Each year, the horror of Medicare’s unfunded liability grows starker and closer. Very few politicians have the slightest interest in addressing this reality. One of those few (as I’ve noted previously) is U.S. Secretary of Health & Human Services, Michael Leavitt.
On the other hand, one of the (many) shortcomings of Medicaid is that it is financed from federal and states’ general funds, rather than explicit payroll taxes or premiums. This provides one explanation for why it has grown much faster than Medicare. The law does not require regular, actuarial, analyses projecting its costs into the future. So, Sec. Leavitt decided to have his department just do it.
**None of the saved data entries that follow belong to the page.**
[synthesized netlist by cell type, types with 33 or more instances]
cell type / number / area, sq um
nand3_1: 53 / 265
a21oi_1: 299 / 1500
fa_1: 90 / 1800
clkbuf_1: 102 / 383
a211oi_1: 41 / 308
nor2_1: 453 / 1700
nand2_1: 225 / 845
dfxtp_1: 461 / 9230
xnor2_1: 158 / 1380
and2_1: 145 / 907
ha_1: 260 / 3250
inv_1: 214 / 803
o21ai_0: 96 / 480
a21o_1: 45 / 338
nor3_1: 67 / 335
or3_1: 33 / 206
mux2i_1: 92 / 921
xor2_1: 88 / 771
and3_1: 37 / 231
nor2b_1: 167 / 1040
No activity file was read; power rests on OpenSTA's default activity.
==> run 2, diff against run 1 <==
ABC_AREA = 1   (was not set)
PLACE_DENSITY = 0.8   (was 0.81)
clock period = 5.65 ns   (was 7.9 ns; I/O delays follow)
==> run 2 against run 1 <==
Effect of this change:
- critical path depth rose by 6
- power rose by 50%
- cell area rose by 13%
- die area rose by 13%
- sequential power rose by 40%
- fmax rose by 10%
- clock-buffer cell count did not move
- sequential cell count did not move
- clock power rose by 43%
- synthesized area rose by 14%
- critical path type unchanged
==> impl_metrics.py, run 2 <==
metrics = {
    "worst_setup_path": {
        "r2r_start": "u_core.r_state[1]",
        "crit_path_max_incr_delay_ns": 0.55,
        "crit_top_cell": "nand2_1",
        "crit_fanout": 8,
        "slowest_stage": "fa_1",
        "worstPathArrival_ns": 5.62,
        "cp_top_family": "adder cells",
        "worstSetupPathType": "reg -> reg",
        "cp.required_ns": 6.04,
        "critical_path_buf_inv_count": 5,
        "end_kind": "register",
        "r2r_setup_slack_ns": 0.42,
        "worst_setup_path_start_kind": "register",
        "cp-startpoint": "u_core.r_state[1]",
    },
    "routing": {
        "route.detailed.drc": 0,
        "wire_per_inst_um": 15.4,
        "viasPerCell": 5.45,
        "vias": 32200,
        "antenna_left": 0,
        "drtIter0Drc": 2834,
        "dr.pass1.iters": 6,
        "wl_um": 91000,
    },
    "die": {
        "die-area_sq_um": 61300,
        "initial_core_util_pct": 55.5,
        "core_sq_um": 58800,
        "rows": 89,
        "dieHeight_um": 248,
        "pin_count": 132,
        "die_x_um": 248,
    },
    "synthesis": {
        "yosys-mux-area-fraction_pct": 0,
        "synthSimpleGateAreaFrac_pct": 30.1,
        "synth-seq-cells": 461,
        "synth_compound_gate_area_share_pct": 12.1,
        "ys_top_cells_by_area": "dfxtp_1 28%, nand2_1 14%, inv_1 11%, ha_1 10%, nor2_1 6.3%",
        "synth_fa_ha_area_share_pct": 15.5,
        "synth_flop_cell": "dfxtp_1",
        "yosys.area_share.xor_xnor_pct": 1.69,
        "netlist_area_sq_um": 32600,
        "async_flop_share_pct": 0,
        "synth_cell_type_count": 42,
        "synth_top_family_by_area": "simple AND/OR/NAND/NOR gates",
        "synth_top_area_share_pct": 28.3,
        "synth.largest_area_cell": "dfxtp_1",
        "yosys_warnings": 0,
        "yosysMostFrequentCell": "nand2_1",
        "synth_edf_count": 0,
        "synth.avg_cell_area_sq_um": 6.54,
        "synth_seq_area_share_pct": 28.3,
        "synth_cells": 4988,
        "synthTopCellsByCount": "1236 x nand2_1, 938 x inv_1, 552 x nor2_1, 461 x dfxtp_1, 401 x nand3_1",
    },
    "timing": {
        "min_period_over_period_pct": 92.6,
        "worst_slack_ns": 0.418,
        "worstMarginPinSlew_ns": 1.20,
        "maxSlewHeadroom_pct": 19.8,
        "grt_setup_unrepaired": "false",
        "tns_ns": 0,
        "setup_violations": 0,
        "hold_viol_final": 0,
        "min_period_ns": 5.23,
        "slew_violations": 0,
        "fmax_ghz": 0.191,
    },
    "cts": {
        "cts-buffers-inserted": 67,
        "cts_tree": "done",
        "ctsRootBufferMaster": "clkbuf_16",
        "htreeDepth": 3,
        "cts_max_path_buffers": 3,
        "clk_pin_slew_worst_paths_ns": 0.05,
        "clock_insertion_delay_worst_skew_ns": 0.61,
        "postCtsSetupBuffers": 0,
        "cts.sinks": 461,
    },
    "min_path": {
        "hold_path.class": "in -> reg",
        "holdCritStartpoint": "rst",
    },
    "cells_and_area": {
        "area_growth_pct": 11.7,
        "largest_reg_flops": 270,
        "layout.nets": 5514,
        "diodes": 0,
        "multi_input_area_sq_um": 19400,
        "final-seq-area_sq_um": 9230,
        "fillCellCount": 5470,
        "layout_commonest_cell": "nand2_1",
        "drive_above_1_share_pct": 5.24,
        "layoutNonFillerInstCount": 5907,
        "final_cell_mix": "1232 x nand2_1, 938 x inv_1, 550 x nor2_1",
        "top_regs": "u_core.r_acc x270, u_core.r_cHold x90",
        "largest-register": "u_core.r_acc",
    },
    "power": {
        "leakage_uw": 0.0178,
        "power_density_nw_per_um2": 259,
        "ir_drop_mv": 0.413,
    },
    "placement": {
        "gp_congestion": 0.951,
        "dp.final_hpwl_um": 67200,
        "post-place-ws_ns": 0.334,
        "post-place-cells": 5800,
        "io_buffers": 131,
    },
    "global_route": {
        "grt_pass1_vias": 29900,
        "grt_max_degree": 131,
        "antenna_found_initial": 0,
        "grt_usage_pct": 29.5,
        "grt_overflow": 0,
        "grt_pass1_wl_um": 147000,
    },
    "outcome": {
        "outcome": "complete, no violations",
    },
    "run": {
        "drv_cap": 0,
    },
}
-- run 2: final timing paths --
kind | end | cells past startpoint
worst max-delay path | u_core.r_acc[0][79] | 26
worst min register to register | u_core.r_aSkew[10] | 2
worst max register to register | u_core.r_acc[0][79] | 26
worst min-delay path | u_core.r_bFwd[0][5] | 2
`config.mk`:
```
export PLATFORM = sky130hd
export DESIGN_NAME = digit_serial_subtractor
export DESIGN_NICKNAME = d
export VERILOG_FILES = /design/src/rtl/digit_serial_subtractor.sv
export SDC_FILE = /design/constraint.sdc
export NUM_CORES = 1
export LEC_CHECK = 0
export CORE_MARGIN = 2
export CORE_UTILIZATION = 35
export DETAILED_ROUTE_END_ITERATION = 10
export GPL_TIMING_DRIVEN = 0
export PLACE_DENSITY = 0.57
export SYNTH_ARGS = -nofsm -noshare
export SYNTH_HDL_FRONTEND = slang
export SYNTH_SLANG_ARGS = --single-unit
```
`constraint.sdc`:
```
create_clock -name clk -period 3.2 [get_ports clk]
set_input_delay 0.32 -clock clk [delete_from_list [all_inputs] [get_ports clk]]
set_output_delay 0.32 -clock clk [all_outputs]
set_load 0.01 [all_outputs]
```
`src/rtl/digit_serial_subtractor.sv`:
```
// Digit-serial a + ~b + cin over WIDTH bits, DIGIT bits per clock, with an optional
// magnitude pass. Define DSSUB_OVF_EN to compute the signed-overflow flag; otherwise ovf is 0.
module digit_serial_subtractor #(
  parameter int WIDTH = 16,
  parameter int DIGIT = 4
) (
  input  logic             clk,
  input  logic             rst_n,
  input  logic             in_valid,
  output logic             in_ready,
  input  logic [WIDTH-1:0] a,
  input  logic [WIDTH-1:0] b,
  input  logic             cin,
  input  logic             mode,
  output logic             out_valid,
  input  logic             out_ready,
  output logic [WIDTH-1:0] result,
  output logic             ge,
  output logic             ovf
);
  localparam int N  = WIDTH / DIGIT;
  localparam int CW = (N > 1) ? $clog2(N) : 1;

  typedef enum logic [1:0] {IDLE, SUB, CORR, DONE} state_t;

  // Handshake: a transfer happens on a rising edge where valid && ready; operands are
  // taken only on that edge, and result/ge/ovf hold steady while out_valid waits.
  state_t          state;
  logic [CW-1:0]   cnt;
  logic [WIDTH-1:0] a_r, b_r, res_r;
  logic            mode_r, carry, ge_r;
  logic [DIGIT-1:0] a_d, b_d, r_d, op_x, op_y;
  logic [DIGIT:0]  sum;
  logic            last;

  // One shared slice: SUB adds a + ~b, CORR adds ~r + 0 with carry seeded to 1.
  always_comb begin
    a_d  = a_r[cnt*DIGIT +: DIGIT];
    b_d  = b_r[cnt*DIGIT +: DIGIT];
    r_d  = res_r[cnt*DIGIT +: DIGIT];
    op_x = (state == CORR) ? ~r_d : a_d;
    op_y = (state == CORR) ? '0 : ~b_d;
    sum  = {1'b0, op_x} + {1'b0, op_y} + {{DIGIT{1'b0}}, carry};
    last = (cnt == CW'(N - 1));
  end

`ifdef DSSUB_OVF_EN
  logic ovf_r;
  assign ovf = ovf_r;
`else
  assign ovf = 1'b0;
`endif

  assign in_ready  = rst_n && (state == IDLE);
  assign out_valid = (state == DONE);
  assign result    = res_r;
  assign ge        = ge_r;

  always_ff @(posedge clk) begin
    if (!rst_n) begin
      state  <= IDLE;
      cnt    <= '0;
      a_r    <= '0;
      b_r    <= '0;
      res_r  <= '0;
      mode_r <= 1'b0;
      carry  <= 1'b0;
      ge_r   <= 1'b0;
`ifdef DSSUB_OVF_EN
      ovf_r  <= 1'b0;
`endif
    end else begin
      case (state)
        IDLE: begin
          if (in_valid) begin
            a_r    <= a;
            b_r    <= b;
            mode_r <= mode;
            carry  <= cin;
            cnt    <= '0;
            state  <= SUB;
          end
        end
        SUB: begin
          res_r[cnt*DIGIT +: DIGIT] <= sum[DIGIT-1:0];
          carry <= sum[DIGIT];
          cnt   <= cnt + CW'(1);
          if (last) begin
            ge_r <= sum[DIGIT];
`ifdef DSSUB_OVF_EN
            ovf_r <= (a_r[WIDTH-1] != b_r[WIDTH-1]) && (sum[DIGIT-1] != a_r[WIDTH-1]);
`endif
            cnt <= '0;
            if (mode_r && !sum[DIGIT]) begin
              carry <= 1'b1;
              state <= CORR;
            end else begin
              state <= DONE;
            end
          end
        end
        CORR: begin
          res_r[cnt*DIGIT +: DIGIT] <= sum[DIGIT-1:0];
          carry <= sum[DIGIT];
          cnt   <= cnt + CW'(1);
          if (last) begin
            cnt   <= '0;
            state <= DONE;
          end
        end
        DONE: begin
          if (out_ready) state <= IDLE;
        end
        default: state <= IDLE;
      endcase
    end
  end
endmodule

```
==> results.ini, run 1 <==
[sta]
period_minus_slack_ns=3.03
fin_crit_sh_pct=94.6
finalHoldViolCount=0
worst_slew_pin_slew_ns=0.569
fmax_mhz=330
relSlewSlack_pct=62.1
setup_slack_ns=0.174
fin_worst_skew_ns=0.00538
setup_viol=0
slew_viol_final=0

[grt]
grt_util_all_layers_pct=17.3
grt.overflow.total=0
grt_pass1_vias=2478
antenna_found_initial=0
grt_pass1_wl_microns=11800
grt_max_degree=17

[pwr]
power_uw=2860
p_leak_uw=0.00137
power_density_mw_per_mm2=778
peakVddDrop_v=0.000300

[worst_setup_path]
rr_worst_depth=9
crit_slowest_cell=mux4_2
crit_path_end_kind=register
crit_fanout=10
crit_required_ns=3.43
critPathKind=reg -> reg
r2r_setup_slack_ns=0.17
max_stage_delay_ns=0.53
critPathTopFamily=adder cells
crit_path_start_kind=register
crit_buf_inv=1
worst_r2r_endpoint=result[2]$_SDFFE_PN0P_
cp_cell_sequence=buf_8 -> mux4_2 -> nor2_1 -> a21oi_1 -> fa_2 -> fa_2 -> xnor2_4 -> or4b_1 -> a21oi_1
r2r_start=cnt[0]$_SDFFE_PN0P_
arrival_ns=3.26

[clock_network]
cts_max_level=2
cts.clk_slew.worst_paths_ns=0.09
ctsHoldBuffers=0
cts_buffers=5
cts_root_buffer=clkbuf_8
clk_latency_ns=0.30
tritoncts=yes
clock_path_buffers=2
cts.sinks=55

[synthesis]
synthArstFlopShare_pct=0
syn_area_sq_mm=0.00283
synth-warning-count=0
synth.distinct_cells=51
dominantRegCellSynth=dfxtp_1
synth_nets=383
avgSynthCellArea_sq_um=8.56
synth-seq-area-share_pct=38.9
synth_edf_count=0
ys_ff_latch=55
synth_cells=331

[floorplan]
core_area_sq_mm=0.00777
start_util_pct=36.5
dieWidth_microns=94.0
num_rows=32
io_pins=58
die_h_microns=94.0
dieArea_sq_mm=0.00883

[run_status]
status=finished, final reports clean

[layout]
layout.nets=447
antennaDiodeCount=0
final_common_cell=nand2_1
drive_above_1_share_pct=10.4
layout.cells.non_filler=498
area_delta_synth_final_pct=29.7
final_cell_mix=nand2_1 (87), clkdlybuf4s50_1 (56), dfxtp_1 (54), a21oi_1 (50), mux4_2 (12)

[placement]
dp_hpwl_microns=5620
gp_congestion=0.808
io_buffers=56
dp_cells=489
dp_slack_ns=-0.351

[min_path]
holdPathStages=2
hold_path_startpoint=a_r[12]$_SDFFE_PN0P_
min_path_type=reg -> reg
whs_endpoint=a_r[12]$_SDFFE_PN0P_

[flow_run]
maxCapViolations=0

[drt]
vias=2520
wirelength_microns=7310
first_pass_iters=4
vias_per_cell=5.06
dr.first_iter.drc_count=108
drc=0
wl_per_cell_microns=14.7
final_antenna_net_count=0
American taxpayers can be grateful that he did. The first annual Medicaid actuarial report is a sobering examination of the future taxpayers’ liability for this out-of-control program, which will devour more of our nation’s wealth over the next ten years. (Imagine how bad it will be once they start projecting 75 years forward, as the Medicare trustees do!)
Even if U.S.S. Medicaid maintains its cruising speed, the number of people who fall into it is going to increase significantly. According to the report, the full-year enrollment in Medicaid last year for non-elderly people was 44.1 million, or 16.8% of the non-elderly population. By 2017, the figure will be up to 17.4% of the non-elderly population (47.8 million of a projected 275.3 million).
Will America’s greedy governors, who continuously lobby the federal government to make more people dependent on the state for their health care, be shamed into tempering their demands on the federal Treasury? Well, I wouldn’t put any money on it, but Sec. Leavitt has now provided the people with the information that we need to put such irresponsible demands in their place.